Given that 70% of large rebuilds overrun, the worst thing you can do is commit to a six-figure rebuild on a hunch. The right first step is a proper assessment of what you've got and what it actually needs.
That's what our App Rescue service is for when you've inherited or are stuck with a broken, abandoned or underperforming app: we assess it honestly and tell you whether it needs patching, refactoring or replacing. And if you want a board-ready decision with costs attached before you spend, our App Gameplan gives you exactly that in four weeks for a fixed fee, credited back if you proceed. Either way, you'll know whether you're looking at a £10,000 fix or a £150,000 rebuild before you write the cheque. Get in touch and we'll take a look.
Does rebuilding an app cost more than building it new?
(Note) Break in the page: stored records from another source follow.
**src/rtl/load_store_unit.sv**
```systemverilog
// M-stage load/store unit: one word-wide request/response per access.
// Optional misaligned-access trap when LSU_MISALIGN_TRAP_EN is defined.
module load_store_unit #(
    parameter int DATAW = 32,
    parameter int ADDRW = 32
) (
    input  logic                 clock,
    input  logic                 reset,
    input  logic                 is_load_m,
    input  logic                 is_store_m,
    input  logic [2:0]           funct3_m,
    input  logic [ADDRW-1:0]     addr_m,
    input  logic [DATAW-1:0]     store_data_m,
    input  logic                 pipe_stall,
    output logic                 mem_req_valid,
    input  logic                 mem_req_ready,
    output logic                 mem_req_we,
    output logic [ADDRW-3:0]     mem_req_addr,
    output logic [DATAW-1:0]     mem_req_wdata,
    output logic [DATAW/8-1:0]   mem_req_be,
    input  logic                 mem_resp_valid,
    input  logic [DATAW-1:0]     mem_resp_rdata,
    output logic [DATAW-1:0]     load_data,
    output logic                 mem_stall,
    output logic                 misalign_err
);

    typedef enum logic [1:0] {
        S_IDLE,
        S_REQ,
        S_WAIT,
        S_DONE
    } state_t;

    state_t               state;
    logic                 mem_op;
    logic                 mis;
    logic [1:0]           off;
    logic [DATAW/8-1:0]   be_c;
    logic [DATAW-1:0]     wdata_c;
    logic [2:0]           f3_q;
    logic [1:0]           off_q;
    logic [7:0]           byte_c;
    logic [15:0]          half_c;
    logic [DATAW-1:0]     ext_c;

    assign mem_op = is_load_m | is_store_m;
    assign off    = addr_m[1:0];

`ifdef LSU_MISALIGN_TRAP_EN
    assign mis = mem_op
               & (((funct3_m[1:0] == 2'd1) & off[0])
               | (funct3_m[1] & (off != 2'd0)));
    assign misalign_err = !reset & (state == S_IDLE) & mis;
`else
    assign mis = 1'b0;
    assign misalign_err = 1'b0;
`endif

    // Store lane steering; loads always fetch the whole word.
    always_comb begin
        be_c    = '1;
        wdata_c = store_data_m;
        if (is_store_m) begin
            unique case (funct3_m[1:0])
                2'd0: begin
                    be_c    = 4'b0001 << off;
                    wdata_c = {4{store_data_m[7:0]}};
                end
                2'd1: begin
                    be_c    = off[1] ? 4'b1100 : 4'b0011;
                    wdata_c = {2{store_data_m[15:0]}};
                end
                default: ;
            endcase
        end
    end

    assign byte_c = mem_resp_rdata[{off_q, 3'b000} +: 8];
    assign half_c = off_q[1] ? mem_resp_rdata[31:16]
                             : mem_resp_rdata[15:0];

    always_comb begin
        ext_c = mem_resp_rdata;
        unique case (f3_q)
            3'd0:    ext_c = {{24{byte_c[7]}}, byte_c};
            3'd1:    ext_c = {{16{half_c[15]}}, half_c};
            3'd4:    ext_c = {24'd0, byte_c};
            3'd5:    ext_c = {16'd0, half_c};
            default: ext_c = mem_resp_rdata;
        endcase
    end

    always_ff @(posedge clock) begin
        if (reset) begin
            state     <= S_IDLE;
            load_data <= '0;
        end else begin
            unique case (state)
                S_IDLE: begin
                    if (mem_op && !mis) begin
                        state         <= S_REQ;
                        mem_req_we    <= is_store_m;
                        mem_req_addr  <= addr_m[ADDRW-1:2];
                        mem_req_be    <= be_c;
                        mem_req_wdata <= wdata_c;
                        f3_q          <= funct3_m;
                        off_q         <= off;
                    end
                end
                S_REQ: begin
                    if (mem_req_ready)
                        state <= S_WAIT;
                end
                S_WAIT: begin
                    if (mem_resp_valid) begin
                        if (!mem_req_we)
                            load_data <= ext_c;
                        state <= pipe_stall ? S_DONE : S_IDLE;
                    end
                end
                S_DONE: begin
                    if (!pipe_stall)
                        state <= S_IDLE;
                end
                default: state <= S_IDLE;
            endcase
        end
    end

    assign mem_req_valid = !reset & (state == S_REQ);

    always_comb begin
        mem_stall = 1'b0;
        if (!reset) begin
            unique case (state)
                S_IDLE:  mem_stall = mem_op & !mis;
                S_REQ:   mem_stall = 1'b1;
                S_WAIT:  mem_stall = !mem_resp_valid;
                default: mem_stall = 1'b0;
            endcase
        end
    end

endmodule

```
--- src/rtl/fp_mult_pipe.sv ---
// -----------------------------------------------------------------------------
// fp_mult_pipe
//   IEEE-754 single-precision multiplier with two register ranks.
//   Rank 1 captures the operands, rank 2 holds the rounded product and a
//   zero-or-one-hot exception status. One operation per cycle, no backpressure.
//   Denormal inputs are treated as signed zero and no subnormal is produced.
//
// Parameters
//   RND_DEFAULT  rounding mode used when rnd is 6 or 7
//
// Ports
//   clk        in   1   rising-edge clock
//   rst        in   1   asynchronous active-low reset, clears both ranks
//   in_valid   in   1   a/b/rnd valid this cycle
//   a, b       in   32  operands, IEEE-754 single
//   rnd        in   3   0 near-even, 1 to-zero, 2 to +inf, 3 to -inf,
//                       4 nearest ties-up, 5 away-from-zero
//   out_valid  out  1   z/status valid
//   z          out  32  product
//   status     out  8   [0]zero [1]inf [2]nan [3]tiny [4]huge [5]inexact,
//                       [7:6] always 0
// -----------------------------------------------------------------------------
module fp_mult_pipe #(
    parameter logic [2:0] RND_DEFAULT = 3'd0
) (
    input  logic        clk,
    input  logic        rst,
    input  logic        in_valid,
    input  logic [31:0] a,
    input  logic [31:0] b,
    input  logic [2:0]  rnd,
    output logic        out_valid,
    output logic [31:0] z,
    output logic [7:0]  status
);

    // ---- Rank 1: operand capture ----
    logic        vld_q;
    logic [31:0] a_q, b_q;
    logic [2:0]  rnd_q;
    logic [2:0]  rnd_d;

    // Modes 6 and 7 are not defined; fold them onto the default here so the
    // datapath only ever sees modes 0..5.
    assign rnd_d = (rnd[2] && rnd[1]) ? RND_DEFAULT : rnd;

    always_ff @(posedge clk or negedge rst) begin
        if (!rst) begin
            vld_q <= 1'b0;
            a_q   <= 32'h0;
            b_q   <= 32'h0;
            rnd_q <= 3'd0;
        end else begin
            vld_q <= in_valid;
            a_q   <= a;
            b_q   <= b;
            rnd_q <= rnd_d;
        end
    end

    // ---- Combinational multiply / round between the ranks ----
    logic        sa, sb, sz;
    logic [7:0]  ea, eb;
    logic [22:0] ma, mb;
    logic        a_zero, b_zero, a_inf, b_inf, a_nan, b_nan;
    logic [47:0] prod;
    logic [23:0] mant_sel;
    logic        guard, sticky, inc;
    logic [24:0] mant_rnd;
    logic signed [9:0] exp_pre, exp_post;
    logic        to_inf, away;
    logic [31:0] z_d;
    logic [7:0]  status_d;

    assign sa = a_q[31];
    assign sb = b_q[31];
    assign ea = a_q[30:23];
    assign eb = b_q[30:23];
    assign ma = a_q[22:0];
    assign mb = b_q[22:0];
    assign sz = sa ^ sb;

    // A zero exponent covers both true zero and flushed denormals.
    assign a_zero = (ea == 8'h00);
    assign b_zero = (eb == 8'h00);
    assign a_inf  = (ea == 8'hFF) && (ma == 23'h0);
    assign b_inf  = (eb == 8'hFF) && (mb == 23'h0);
    assign a_nan  = (ea == 8'hFF) && (ma != 23'h0);
    assign b_nan  = (eb == 8'hFF) && (mb != 23'h0);

    assign prod = {24'h0, 1'b1, ma} * {24'h0, 1'b1, mb};

    always_comb begin
        // Product of two [1,2) significands lies in [1,4); bit 47 marks [2,4).
        if (prod[47]) begin
            mant_sel = prod[47:24];
            guard    = prod[23];
            sticky   = |prod[22:0];
        end else begin
            mant_sel = prod[46:23];
            guard    = prod[22];
            sticky   = |prod[21:0];
        end
        exp_pre = $signed({2'b00, ea}) + $signed({2'b00, eb}) - 10'sd127
                  + $signed({9'd0, prod[47]});

        case (rnd_q)
            3'd0:    inc = guard & (sticky | mant_sel[0]);
            3'd1:    inc = 1'b0;
            3'd2:    inc = ~sz & (guard | sticky);
            3'd3:    inc = sz & (guard | sticky);
            3'd4:    inc = guard;
            default: inc = guard | sticky;
        endcase

        mant_rnd = {1'b0, mant_sel} + {24'd0, inc};
        // A carry-out leaves mant_rnd[23:0] all zero, i.e. significand 1.0.
        exp_post = exp_pre + $signed({9'd0, mant_rnd[24]});

        // Direction of the saturating results for overflow and underflow.
        to_inf = (rnd_q == 3'd0) || (rnd_q == 3'd4) || (rnd_q == 3'd5) ||
                 (rnd_q == 3'd2 && !sz) || (rnd_q == 3'd3 && sz);
        away   = (rnd_q == 3'd5) ||
                 (rnd_q == 3'd2 && !sz) || (rnd_q == 3'd3 && sz);

        z_d      = 32'h0;
        status_d = 8'h00;
        if (a_nan || b_nan || (a_zero && b_inf) || (a_inf && b_zero)) begin
            z_d      = 32'h7FC0_0000;
            status_d = 8'h04;
        end else if (a_inf || b_inf) begin
            z_d      = {sz, 8'hFF, 23'h0};
            status_d = 8'h02;
        end else if (a_zero || b_zero) begin
            z_d      = {sz, 31'h0};
            status_d = 8'h01;
        end else if (exp_pre <= 10'sd0) begin
            z_d      = away ? {sz, 8'h01, 23'h0} : {sz, 31'h0};
            status_d = 8'h08;
        end else if (exp_post >= 10'sd255) begin
            z_d      = to_inf ? {sz, 8'hFF, 23'h0} : {sz, 8'hFE, 23'h7FFFFF};
            status_d = 8'h10;
        end else begin
            z_d      = {sz, exp_post[7:0], mant_rnd[22:0]};
            status_d = {2'b00, guard | sticky, 5'b00000};
        end
    end

    // ---- Rank 2: result registers ----
    logic        out_valid_q;
    logic [31:0] z_q;
    logic [7:0]  status_q;

    // Bubbles drop out_valid but leave the last result on z/status.
    always_ff @(posedge clk or negedge rst) begin
        if (!rst) begin
            out_valid_q <= 1'b0;
            z_q         <= 32'h0;
            status_q    <= 8'h00;
        end else begin
            out_valid_q <= vld_q;
            if (vld_q) begin
                z_q      <= z_d;
                status_q <= status_d;
            end
        end
    end

    assign out_valid = out_valid_q;
    assign z         = z_q;
    assign status    = status_q;

endmodule
==> src/rtl/fifo_fft_framer.sv <==
// fifo_fft_framer
// Read-side consumer of the audio clock-crossing FIFO (CLK_50 domain). Pulls one
// signed sample at a time, scales it from DATA_WIDTH to OUT_WIDTH and streams it
// out as frames of FRAME_LEN samples with sop/eop markers.
// Optional build macro: FRAMER_ROUND_EN selects round-half-up with positive
// saturation instead of plain truncation when DATA_WIDTH > OUT_WIDTH.
// Ports:
//   CLK_50       - system clock, rising edge
//   reset        - asynchronous, active-low reset
//   fifo_empty   - FIFO empty flag
//   fifo_data    - FIFO read data, valid the cycle after fifo_read_en
//   fifo_read_en - single-cycle read pulse per sample
//   enable       - allows a new frame to start (sampled at frame boundaries only)
//   src          - streaming source bus (master modport)
//   frame_done   - one-cycle pulse after the eop beat is accepted
//   frames_out   - wrapping count of completed frames
module fifo_fft_framer #(
  parameter int DATA_WIDTH = 24,
  parameter int OUT_WIDTH  = 16,
  parameter int FRAME_LEN  = 1024,
  parameter int CNT_WIDTH  = 10
) (
  input  logic                  CLK_50,
  input  logic                  reset,
  input  logic                  fifo_empty,
  input  logic [DATA_WIDTH-1:0] fifo_data,
  output logic                  fifo_read_en,
  input  logic                  enable,
  fifo_fft_framer_if.master     src,
  output logic                  frame_done,
  output logic [15:0]           frames_out
);

  localparam int                   SHIFT    = DATA_WIDTH - OUT_WIDTH;
  localparam logic [CNT_WIDTH-1:0] LAST_IDX = CNT_WIDTH'(FRAME_LEN - 1);

  typedef enum logic [1:0] {S_IDLE, S_READ, S_WAIT, S_OUT} state_t;

  state_t               state;
  state_t               state_next;
  logic [CNT_WIDTH-1:0] idx;
  logic [OUT_WIDTH-1:0] scaled;
  logic [OUT_WIDTH-1:0] data_q;
  logic                 sop_q;
  logic                 eop_q;
  logic                 valid_c;
  logic                 beat_accepted;

  // Sample scaling from the FIFO width down to the stream width.
  generate
    if (SHIFT == 0) begin : g_pass
      assign scaled = fifo_data;
    end else begin : g_scale
`ifdef FRAMER_ROUND_EN
      // Adding the first dropped bit can only overflow upward from the most
      // positive value, so saturation only has to clamp to the positive max.
      logic [OUT_WIDTH:0] rounded;
      assign rounded = {fifo_data[DATA_WIDTH-1], fifo_data[DATA_WIDTH-1:SHIFT]}
                     + {{OUT_WIDTH{1'b0}}, fifo_data[SHIFT-1]};
      assign scaled  = (rounded[OUT_WIDTH] != rounded[OUT_WIDTH-1])
                     ? {1'b0, {(OUT_WIDTH-1){1'b1}}}
                     : rounded[OUT_WIDTH-1:0];
`else
      assign scaled = fifo_data[DATA_WIDTH-1:SHIFT];
`endif
    end
  endgenerate

  // State register.
  always_ff @(posedge CLK_50 or negedge reset) begin
    if (!reset) begin
      state <= S_IDLE;
    end else begin
      state <= state_next;
    end
  end

  // Next-state logic. enable only gates the start of a frame (idx == 0); once a
  // frame has begun it runs to completion regardless of enable.
  always_comb begin
    state_next = state;
    case (state)
      S_IDLE:  if (!fifo_empty && ((idx != '0) || enable)) state_next = S_READ;
      S_READ:  state_next = S_WAIT;
      S_WAIT:  state_next = S_OUT;
      S_OUT:   if (src.src_ready) state_next = S_IDLE;
      default: state_next = S_IDLE;
    endcase
  end

  // Outputs decoded directly from the state.
  always_comb begin
    fifo_read_en = 1'b0;
    valid_c      = 1'b0;
    case (state)
      S_READ:  fifo_read_en = 1'b1;
      S_OUT:   valid_c      = 1'b1;
      default: ;
    endcase
  end

  assign beat_accepted = valid_c & src.src_ready;

  // Output beat register: captured while the FIFO data is valid and held
  // unchanged through any backpressure until the beat is accepted.
  always_ff @(posedge CLK_50 or negedge reset) begin
    if (!reset) begin
      data_q <= '0;
      sop_q  <= 1'b0;
      eop_q  <= 1'b0;
    end else if (state == S_WAIT) begin
      data_q <= scaled;
      sop_q  <= (idx == '0);
      eop_q  <= (idx == LAST_IDX);
    end
  end

  // Sample index and frame bookkeeping, advanced only on accepted beats.
  always_ff @(posedge CLK_50 or negedge reset) begin
    if (!reset) begin
      idx        <= '0;
      frame_done <= 1'b0;
      frames_out <= '0;
    end else begin
      frame_done <= beat_accepted & eop_q;
      if (beat_accepted) begin
        idx <= (idx == LAST_IDX) ? '0 : idx + CNT_WIDTH'(1);
        if (eop_q) begin
          frames_out <= frames_out + 16'd1;
        end
      end
    end
  end

  assign src.src_data  = data_q;
  assign src.src_valid = valid_c;
  assign src.src_sop   = sop_q;
  assign src.src_eop   = eop_q;

endmodule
Usually yes. A full rebuild typically costs more than the original build, because you're paying to understand the existing app as well as build the replacement. A ground-up rebuild runs around six to ten times the cost of a light modernisation, which is why it's worth confirming you actually need one.
Should I rebuild or refactor my app?
Refactor unless you have to rebuild. A rewrite is generally only justified when 70 to 80% or more of the existing code can't be saved, or the architecture actively blocks the business. Below that, a targeted refactor often delivers most of the benefit for a fraction of the cost.
How much does it cost to rebuild an app in the UK in 2026?
Stabilising and patching runs £2,000 to £8,000; a partial refactor £8,000 to £40,000; a substantial phased rebuild £25,000 to £80,000; and a full ground-up rebuild £65,000 to £200,000 or more. Add 30 to 45% for data migration, integrations and parallel running.
My app was built with AI tools and isn't production-ready. What now?
That's increasingly common. A working AI prototype is a great validation, but hardening it for production (security, scale, store review, maintenance) is a separate, budgetable project. Expect a meaningful jump in cost from prototype to production, and treat it as planned engineering work, not a do-over.
Why do so many rebuilds go over budget?
Over 70% of large rewrites overrun, usually because the scope wasn't validated first and the hidden work (data migration, integrations, the unsalvageable bits of old code) was underestimated. A paid assessment or discovery up front is the cheapest insurance against it.
Has AI made rebuilding an app cheaper?
For the engineering work, yes, if it's done with proper guardrails. We run our Flutter rebuilds through the open-source Agentic Coding Toolkit (structured spec-to-verify workflows, test-driven development, Flutter-specific patterns) and pair it with AI-assisted design and a reusable design system. That's taken roughly 20 to 30% out of what a rebuild or refactor costs us over two years, without touching the testing or architecture. It makes the refactor path, already the cheaper option, cheaper still. What AI doesn't do is reduce the scoping and migration risk that overruns a rebuild, which is still where the real danger sits.